ユーザーのマシンに管理者権限がある場合は、ユーザー自身がオプションをダウンロードしてインストールするよう促すオプションを選択できます。ユーザーにそのような権限がない場合は、ヘルパーアプリケーションを配布する必要があります。

Zoom Phoneでのネットワークスイッチデータの報告は、WindowsおよびMacデバイス、ならびにPolyおよびYealinkのIP電話でサポートされています。

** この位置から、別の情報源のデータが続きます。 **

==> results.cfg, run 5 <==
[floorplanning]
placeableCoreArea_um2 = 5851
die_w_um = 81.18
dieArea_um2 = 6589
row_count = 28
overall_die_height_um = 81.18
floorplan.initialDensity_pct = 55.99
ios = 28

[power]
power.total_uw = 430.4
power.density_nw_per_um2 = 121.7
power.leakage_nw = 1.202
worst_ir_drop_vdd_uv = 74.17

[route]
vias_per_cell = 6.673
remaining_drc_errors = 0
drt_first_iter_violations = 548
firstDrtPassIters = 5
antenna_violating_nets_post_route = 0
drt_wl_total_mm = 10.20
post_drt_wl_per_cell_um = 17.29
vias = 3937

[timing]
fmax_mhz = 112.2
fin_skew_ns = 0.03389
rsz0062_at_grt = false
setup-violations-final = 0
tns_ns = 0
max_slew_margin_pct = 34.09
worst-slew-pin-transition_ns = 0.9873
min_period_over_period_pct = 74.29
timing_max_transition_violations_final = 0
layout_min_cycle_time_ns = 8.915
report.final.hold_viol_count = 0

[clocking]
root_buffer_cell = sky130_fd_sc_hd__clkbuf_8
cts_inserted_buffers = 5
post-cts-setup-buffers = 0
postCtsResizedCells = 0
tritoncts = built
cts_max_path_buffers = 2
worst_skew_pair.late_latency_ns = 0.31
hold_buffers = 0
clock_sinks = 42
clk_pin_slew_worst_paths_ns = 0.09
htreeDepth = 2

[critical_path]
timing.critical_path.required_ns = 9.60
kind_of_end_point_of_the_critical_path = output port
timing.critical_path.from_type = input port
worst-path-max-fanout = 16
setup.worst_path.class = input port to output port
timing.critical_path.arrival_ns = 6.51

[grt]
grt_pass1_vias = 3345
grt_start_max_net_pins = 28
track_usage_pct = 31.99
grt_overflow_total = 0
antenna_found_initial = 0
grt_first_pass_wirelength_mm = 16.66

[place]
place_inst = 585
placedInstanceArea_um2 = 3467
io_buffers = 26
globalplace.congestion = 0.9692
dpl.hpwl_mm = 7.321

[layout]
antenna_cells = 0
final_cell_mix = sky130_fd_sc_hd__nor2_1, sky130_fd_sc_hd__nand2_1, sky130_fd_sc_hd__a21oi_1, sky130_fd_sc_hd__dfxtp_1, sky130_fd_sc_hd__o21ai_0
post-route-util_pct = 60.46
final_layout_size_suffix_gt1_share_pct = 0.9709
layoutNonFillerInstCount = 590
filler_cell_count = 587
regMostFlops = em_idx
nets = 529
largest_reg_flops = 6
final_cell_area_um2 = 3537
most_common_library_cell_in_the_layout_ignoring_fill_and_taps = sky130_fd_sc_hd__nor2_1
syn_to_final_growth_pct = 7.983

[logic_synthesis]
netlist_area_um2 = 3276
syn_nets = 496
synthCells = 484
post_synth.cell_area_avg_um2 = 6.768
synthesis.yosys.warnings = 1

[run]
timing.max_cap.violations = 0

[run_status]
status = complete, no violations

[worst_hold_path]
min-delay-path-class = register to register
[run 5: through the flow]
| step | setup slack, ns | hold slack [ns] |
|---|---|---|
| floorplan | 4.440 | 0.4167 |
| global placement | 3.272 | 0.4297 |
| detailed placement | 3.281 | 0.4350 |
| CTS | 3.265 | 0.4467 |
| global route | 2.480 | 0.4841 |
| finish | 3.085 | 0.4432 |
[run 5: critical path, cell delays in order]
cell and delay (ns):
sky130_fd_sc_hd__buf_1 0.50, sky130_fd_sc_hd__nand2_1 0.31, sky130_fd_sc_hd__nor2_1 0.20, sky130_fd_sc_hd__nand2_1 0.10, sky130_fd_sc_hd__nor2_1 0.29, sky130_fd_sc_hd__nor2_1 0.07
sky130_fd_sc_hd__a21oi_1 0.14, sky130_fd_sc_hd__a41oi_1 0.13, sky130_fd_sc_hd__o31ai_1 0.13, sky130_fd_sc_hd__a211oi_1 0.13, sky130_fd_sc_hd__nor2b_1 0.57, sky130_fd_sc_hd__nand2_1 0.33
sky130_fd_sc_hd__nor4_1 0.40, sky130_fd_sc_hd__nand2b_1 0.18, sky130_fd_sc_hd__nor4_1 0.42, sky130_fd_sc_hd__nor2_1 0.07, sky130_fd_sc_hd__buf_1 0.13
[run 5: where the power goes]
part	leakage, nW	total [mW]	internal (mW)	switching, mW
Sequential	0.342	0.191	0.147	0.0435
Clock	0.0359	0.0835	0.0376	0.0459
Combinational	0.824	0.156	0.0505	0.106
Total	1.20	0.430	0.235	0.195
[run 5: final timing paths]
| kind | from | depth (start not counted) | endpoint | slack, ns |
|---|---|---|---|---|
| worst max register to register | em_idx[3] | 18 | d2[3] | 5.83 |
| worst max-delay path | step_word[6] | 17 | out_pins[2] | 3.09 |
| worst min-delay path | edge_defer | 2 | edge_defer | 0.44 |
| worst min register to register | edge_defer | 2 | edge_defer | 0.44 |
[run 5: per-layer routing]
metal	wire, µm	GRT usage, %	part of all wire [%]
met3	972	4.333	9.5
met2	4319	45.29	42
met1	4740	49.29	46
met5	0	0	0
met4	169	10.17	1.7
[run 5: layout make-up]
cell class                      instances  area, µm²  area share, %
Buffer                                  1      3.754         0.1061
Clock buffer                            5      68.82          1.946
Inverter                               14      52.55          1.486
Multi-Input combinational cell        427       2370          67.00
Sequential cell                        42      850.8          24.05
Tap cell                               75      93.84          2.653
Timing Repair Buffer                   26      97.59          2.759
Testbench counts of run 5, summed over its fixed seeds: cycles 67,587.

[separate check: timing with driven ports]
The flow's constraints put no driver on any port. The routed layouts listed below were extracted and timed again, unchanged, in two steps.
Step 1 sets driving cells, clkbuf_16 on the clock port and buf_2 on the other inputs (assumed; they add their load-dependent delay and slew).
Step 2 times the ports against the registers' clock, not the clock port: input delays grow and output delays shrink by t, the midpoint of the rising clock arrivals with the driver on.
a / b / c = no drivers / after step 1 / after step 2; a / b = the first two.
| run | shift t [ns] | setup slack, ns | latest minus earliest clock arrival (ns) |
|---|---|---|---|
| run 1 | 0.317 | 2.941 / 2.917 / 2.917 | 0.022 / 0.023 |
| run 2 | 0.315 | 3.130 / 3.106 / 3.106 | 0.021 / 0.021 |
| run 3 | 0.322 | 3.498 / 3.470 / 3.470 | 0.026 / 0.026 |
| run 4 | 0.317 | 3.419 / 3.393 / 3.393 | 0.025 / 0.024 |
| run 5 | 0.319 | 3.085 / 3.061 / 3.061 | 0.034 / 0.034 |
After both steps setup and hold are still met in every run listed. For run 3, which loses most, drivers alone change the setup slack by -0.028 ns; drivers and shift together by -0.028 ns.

緊急通話を発信すると、Zoom Workplaceアプリは「Chassis ID」型長値(TLV)からスイッチのMACアドレスを取得し、「PortID」型長値(TLV)からスイッチポート番号またはインターフェースIDを取得します。この情報は、スイッチによって接続中のZoom Workplaceアプリに送信されるLLDPデータユニット(LLDPDU)から抽出されます。緊急通話中、これらのパラメータはZoomサーバーに送信され、管理者が設定した、またはBootstrap Modeの一環として検出された緊急連絡先にマッピングされます。

プリアンブル

宛先MAC

送信元MAC

Ethertype

Chassis ID TLV

PortID TLV

生存時間TLV

オプションTLV

LLDPDU終了TLV

フレームチェックシーケンス

スイッチポートベースの追跡を用いて移動型緊急サービスを正常に導入するため、管理者はZoom Workplaceアプリケーションが接続されるスイッチポートでLLDPを有効にする必要があります。

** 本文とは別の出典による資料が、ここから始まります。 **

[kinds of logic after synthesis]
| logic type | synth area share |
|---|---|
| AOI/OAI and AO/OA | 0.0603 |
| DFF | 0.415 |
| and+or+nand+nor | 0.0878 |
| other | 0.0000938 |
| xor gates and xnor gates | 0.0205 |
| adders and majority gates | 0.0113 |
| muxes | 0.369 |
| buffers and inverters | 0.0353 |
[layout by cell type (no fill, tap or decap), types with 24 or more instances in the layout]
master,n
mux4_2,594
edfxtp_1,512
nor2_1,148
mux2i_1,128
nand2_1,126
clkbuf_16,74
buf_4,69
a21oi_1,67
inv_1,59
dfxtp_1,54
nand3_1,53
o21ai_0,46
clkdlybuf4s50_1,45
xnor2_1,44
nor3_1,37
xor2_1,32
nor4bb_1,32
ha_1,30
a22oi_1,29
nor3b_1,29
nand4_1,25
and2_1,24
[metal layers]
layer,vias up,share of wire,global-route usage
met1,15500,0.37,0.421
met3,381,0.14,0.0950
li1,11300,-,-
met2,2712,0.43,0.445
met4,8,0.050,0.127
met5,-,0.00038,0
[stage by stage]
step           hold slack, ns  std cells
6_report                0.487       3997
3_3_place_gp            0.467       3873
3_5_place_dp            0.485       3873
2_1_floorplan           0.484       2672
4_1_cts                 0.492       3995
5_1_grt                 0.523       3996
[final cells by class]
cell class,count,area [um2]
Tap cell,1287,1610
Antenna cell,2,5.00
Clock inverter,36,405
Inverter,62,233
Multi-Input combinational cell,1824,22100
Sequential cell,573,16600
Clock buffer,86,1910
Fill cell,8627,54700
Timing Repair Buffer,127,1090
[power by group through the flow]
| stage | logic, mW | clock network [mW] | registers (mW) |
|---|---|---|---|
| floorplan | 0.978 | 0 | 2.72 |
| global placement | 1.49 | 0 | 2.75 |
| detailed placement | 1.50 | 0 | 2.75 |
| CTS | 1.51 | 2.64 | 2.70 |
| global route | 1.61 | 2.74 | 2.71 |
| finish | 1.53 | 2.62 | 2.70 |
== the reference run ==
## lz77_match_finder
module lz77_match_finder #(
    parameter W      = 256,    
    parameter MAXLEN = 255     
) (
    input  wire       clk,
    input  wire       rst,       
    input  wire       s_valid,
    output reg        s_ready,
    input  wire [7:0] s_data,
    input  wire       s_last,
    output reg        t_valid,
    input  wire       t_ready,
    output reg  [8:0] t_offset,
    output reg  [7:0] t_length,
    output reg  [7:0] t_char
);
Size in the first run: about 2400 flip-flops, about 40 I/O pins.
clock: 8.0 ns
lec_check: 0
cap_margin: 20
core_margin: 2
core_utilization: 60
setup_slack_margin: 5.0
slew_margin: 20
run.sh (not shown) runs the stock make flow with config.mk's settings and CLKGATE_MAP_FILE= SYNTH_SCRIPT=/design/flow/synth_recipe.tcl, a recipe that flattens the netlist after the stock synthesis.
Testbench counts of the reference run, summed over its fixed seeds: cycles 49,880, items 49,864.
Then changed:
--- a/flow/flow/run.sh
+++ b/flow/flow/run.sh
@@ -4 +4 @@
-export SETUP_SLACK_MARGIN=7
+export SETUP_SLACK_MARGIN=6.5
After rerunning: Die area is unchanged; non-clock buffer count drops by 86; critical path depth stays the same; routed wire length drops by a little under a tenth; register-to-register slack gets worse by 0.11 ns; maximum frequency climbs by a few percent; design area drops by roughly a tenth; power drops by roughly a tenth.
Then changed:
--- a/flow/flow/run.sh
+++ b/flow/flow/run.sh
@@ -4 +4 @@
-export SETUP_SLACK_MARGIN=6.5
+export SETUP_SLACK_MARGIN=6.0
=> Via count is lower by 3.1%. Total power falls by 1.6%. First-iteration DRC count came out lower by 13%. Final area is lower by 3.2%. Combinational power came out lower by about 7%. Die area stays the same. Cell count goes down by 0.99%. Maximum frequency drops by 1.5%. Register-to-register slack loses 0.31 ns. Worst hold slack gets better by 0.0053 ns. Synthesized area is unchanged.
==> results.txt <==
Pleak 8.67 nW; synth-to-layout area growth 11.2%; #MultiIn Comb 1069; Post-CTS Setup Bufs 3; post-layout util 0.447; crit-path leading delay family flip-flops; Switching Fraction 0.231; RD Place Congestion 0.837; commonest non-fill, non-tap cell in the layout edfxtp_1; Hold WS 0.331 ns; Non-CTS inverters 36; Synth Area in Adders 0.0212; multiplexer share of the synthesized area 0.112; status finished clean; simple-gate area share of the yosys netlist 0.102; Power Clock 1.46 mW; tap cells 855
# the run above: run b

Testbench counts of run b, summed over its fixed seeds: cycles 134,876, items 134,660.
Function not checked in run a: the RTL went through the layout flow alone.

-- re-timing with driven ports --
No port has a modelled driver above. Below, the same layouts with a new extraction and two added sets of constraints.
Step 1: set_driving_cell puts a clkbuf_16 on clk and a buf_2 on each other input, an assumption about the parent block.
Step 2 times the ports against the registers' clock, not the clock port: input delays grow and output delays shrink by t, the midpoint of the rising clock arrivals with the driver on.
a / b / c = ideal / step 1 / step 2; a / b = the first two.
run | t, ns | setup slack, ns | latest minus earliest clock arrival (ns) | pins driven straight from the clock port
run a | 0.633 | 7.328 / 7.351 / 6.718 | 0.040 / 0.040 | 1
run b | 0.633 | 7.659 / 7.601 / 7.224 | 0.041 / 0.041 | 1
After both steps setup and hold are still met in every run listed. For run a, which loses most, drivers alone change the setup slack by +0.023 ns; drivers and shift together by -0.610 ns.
Background: an optimization exercise with open tools, aiming at small area. Do not read the settings as production practice.
Function was checked by simulation only, so behaviour that the tests miss may differ from the original.

// tgb_chan_trial
module tgb_chan_trial (
    input  wire               clk,
    input  wire               rst,         
    input  wire               scheme,      
    input  wire [3:0]         sps,         
    input  wire [7:0]         phase_inc,   
    input  wire [7:0]         sigma,       
    input  wire               start,       
    input  wire               s_valid,
    input  wire [1:0]         sym_i,       
    input  wire [1:0]         sym_q,       
    input  wire signed [9:0]  noise,       
    output reg                r_valid,
    output wire signed [25:0] r_stat_i,
    output wire signed [25:0] r_stat_q,
    output wire               r_dec_i,     
    output wire               r_dec_q,
    output wire [15:0]        r_errs
);
    reg        [7:0]  phase;
    reg        [3:0]  cnt;
    reg signed [24:0] acc_i;      
    reg signed [24:0] acc_q;
    reg        [15:0] errs;
    reg               e_i, e_q;         
    wire z    = rst | start;       
    wire take = s_valid & ~rst;    
    wire clr  = z | r_valid;       
    wire [3:0] cc  = cnt & {4{~z}};
    wire [3:0] cc1 = {cc[3] ^ (&cc[2:0]), cc[2] ^ (&cc[1:0]), cc[1] ^ cc[0], ~cc[0]};
    wire last = (cc1 == sps);
    wire fin  = take & last;
    wire [3:0] cnt_n = fin ? 4'd0 : (take ? cc1 : cc);
    wire t0 = phase[0] & ~z;
    wire t1 = phase_inc[0] & take;
    wire t2 = phase[1] & ~z;
    wire t3 = phase_inc[1] & take;
    wire t4 = phase[2] & ~z;
    wire t5 = phase_inc[2] & take;
    wire t6 = phase[3] & ~z;
    wire t7 = phase_inc[3] & take;
    wire t8 = phase[4] & ~z;
    wire t9 = phase_inc[4] & take;
    wire t10 = phase[5] & ~z;
    wire t11 = phase_inc[5] & take;
    wire t12 = phase[6] & ~z;
    wire t13 = phase_inc[6] & take;
    wire t14 = phase[7] & ~z;
    wire t15 = phase_inc[7] & take;
    wire t16, t17;
    tgb_ha u_t16 (.a(t0), .b(t1), .s(t16), .co(t17));
    wire t18, t19;
    tgb_fa u_t18 (.a(t2), .b(t3), .c(t17), .s(t18), .co(t19));
    wire t20, t21;
    tgb_fa u_t20 (.a(t4), .b(t5), .c(t19), .s(t20), .co(t21));
    wire t22, t23;
    tgb_fa u_t22 (.a(t6), .b(t7), .c(t21), .s(t22), .co(t23));
    wire t24, t25;
    tgb_fa u_t24 (.a(t8), .b(t9), .c(t23), .s(t24), .co(t25));
    wire t26, t27;
  ...
For scale: about 81 flip-flops, ~110 I/O pins, roughly 14,000 sq um of cells after synthesis.
clock: 30.0 ns
lec_check: 0
cap_margin: 0
core_margin: 2
core_utilization: 75
gpl_timing_driven: 0
slew_margin: 0
synth_hierarchical: 1
synth_minimum_keep_size: 0
standard.sh (not shown) runs the stock make flow with config.mk's settings and CLKGATE_MAP_FILE= SYNTH_SCRIPT=/design/flow/synth_recipe.tcl, a recipe that flattens the netlist after the stock synthesis.
==> flow/flow/run.sh <==
#!/bin/bash
# The standard layout, with changes that only affect which buffers are used:
#  - the port buffers that placement inserts are the smallest buffer
#    (sky130_fd_sc_hd__buf_1); the resizer still upsizes any that need it;
#  - the buffers that synthesis (abc) inserted are removed at floorplan, and
#    repair_design adds back only those that slew and capacitance limits need;
#  - clock tree synthesis uses sky130_fd_sc_hd__clkbuf_8 and no dummy loads.
# Each step's full output stays in orfs/logs/; make's own output goes to make.log.
set -euo pipefail
bash standard.sh \
  'BUFFER_PORTS_ARGS=-buffer_cell sky130_fd_sc_hd__buf_1' \
  'REMOVE_ABC_BUFFERS=1' \
  'CTS_ARGS=-sink_clustering_enable -repair_clock_nets -buf_list sky130_fd_sc_hd__clkbuf_8 -dont_use_dummy_load' \
  finish > make.log 2>&1
Change:
==> flow/flow/run.sh (replaced) <==
#!/bin/bash
# The standard layout, with two changes that only affect how buffers are chosen:
#  - the port buffers that placement inserts are the smallest buffer
#    (sky130_fd_sc_hd__buf_1); the resizer still upsizes any that need it;
#  - clock tree synthesis clusters up to 41 sinks per clock buffer, uses
#    sky130_fd_sc_hd__clkbuf_16 and no dummy loads.
# Each step's full output stays in orfs/logs/; make's own output goes to make.log.
set -euo pipefail
bash standard.sh \
  'BUFFER_PORTS_ARGS=-buffer_cell sky130_fd_sc_hd__buf_1' \
  'CTS_ARGS=-sink_clustering_enable -sink_clustering_size 41 -sink_clustering_max_diameter 250 -repair_clock_nets -buf_list sky130_fd_sc_hd__clkbuf_16 -dont_use_dummy_load' \
  finish > make.log 2>&1
Settings changed: CAP_MARGIN 0 to 20, GPL_TIMING_DRIVEN 0 to unset, SLEW_MARGIN 0 to 20.
The new run finished clean.
Worst hold slack degrades by 0.0040 ns.
Global-route usage climbs by 1.3 points.
Design area rose slightly.
Area after synthesis stays the same.
Register-to-register slack improved by 0.73 ns.
Sequential share of layout area came out lower by 0.12 points.
Die area stays the same.
Routed wire length grows by a few percent.
Utilization grows by 0.90 points.
Change:
==> flow/flow/run.sh (replaced) <==
#!/bin/bash
# The standard layout, with changes that only affect which buffers are used:
#  - the port buffers that placement inserts are the smallest buffer
#    (sky130_fd_sc_hd__buf_1); the resizer still upsizes any that need it;
#  - the buffers that synthesis (abc) inserted are removed at floorplan, and
#    repair_design adds back only those that slew and capacitance limits need;
#  - clock tree synthesis uses sky130_fd_sc_hd__clkbuf_8 and no dummy loads.
# Each step's full output stays in orfs/logs/; make's own output goes to make.log.
set -euo pipefail
bash standard.sh \
  'BUFFER_PORTS_ARGS=-buffer_cell sky130_fd_sc_hd__buf_1' \
  'REMOVE_ABC_BUFFERS=1' \
  'CTS_ARGS=-sink_clustering_enable -repair_clock_nets -buf_list sky130_fd_sc_hd__clkbuf_8 -dont_use_dummy_load' \
  finish > make.log 2>&1
Settings changed: CAP_MARGIN 20 to 0, CORE_UTILIZATION 75 to 85, GPL_TIMING_DRIVEN set to 0, SLEW_MARGIN 20 to 0.
After rerunning: The new run went through all stages and came out clean; via count goes up by a few percent; cell count goes down by a few percent; die area goes down by roughly a tenth.

[afterwards: timing with drivers on the ports]
The results above use ideal ports. As a check the final layouts listed here were re-extracted and re-timed, cells and wires unchanged.
Step 1: set_driving_cell puts a clkbuf_16 on clk and a buf_2 on each other input, an assumption about the parent block.
Step 2 times the ports against the registers' clock, not the clock port: input delays grow and output delays shrink by t, the midpoint of the rising clock arrivals with the driver on.
Slacks: ideal / step 1 / step 2; pairs: ideal / step 1.
run	t, ns	setup slack, ns	worst setup path at the end	latest minus earliest clock arrival (ns)	pins driven straight from the clock port
the first run	0.417	5.569 / 5.588 / 5.171	input to register	0.040 / 0.040	1
the second run	0.391	6.634 / 6.646 / 6.255	input to register	0.027 / 0.027	1
the third run	0.420	5.428 / 5.445 / 5.025	input to register	0.035 / 0.035	1
After both steps setup and hold are still met in every run listed. For the third run, which loses most, drivers alone change the setup slack by +0.017 ns; drivers and shift together by -0.403 ns.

  • ネットワークスイッチは、LLDP 情報を Zoom Workplace アプリケーションに向けて「送信」するように構成する必要があります。Zoom Workplace アプリケーションは、ネットワークスイッチに向けて LLDP パケットを送信しません。

  • LLDP の構成には、Zoom Workplace アプリケーションがデバイスの位置情報を追跡するために必要な必須 TLV の送信を含める必要があります。

  • 一部のスイッチベンダーでは、LLDPDU 内で送信する必要がある必須 TLV を許可するために、スイッチポートで LLDP-MED を有効にする必要がある場合があります。構成手順については、ベンダーのドキュメントを参照することをお勧めします。

  • LLDP タイマーは、Zoom Workplace アプリケーションがネットワークの変更を検出できるようにする値に設定する必要があります。30 秒が推奨されます。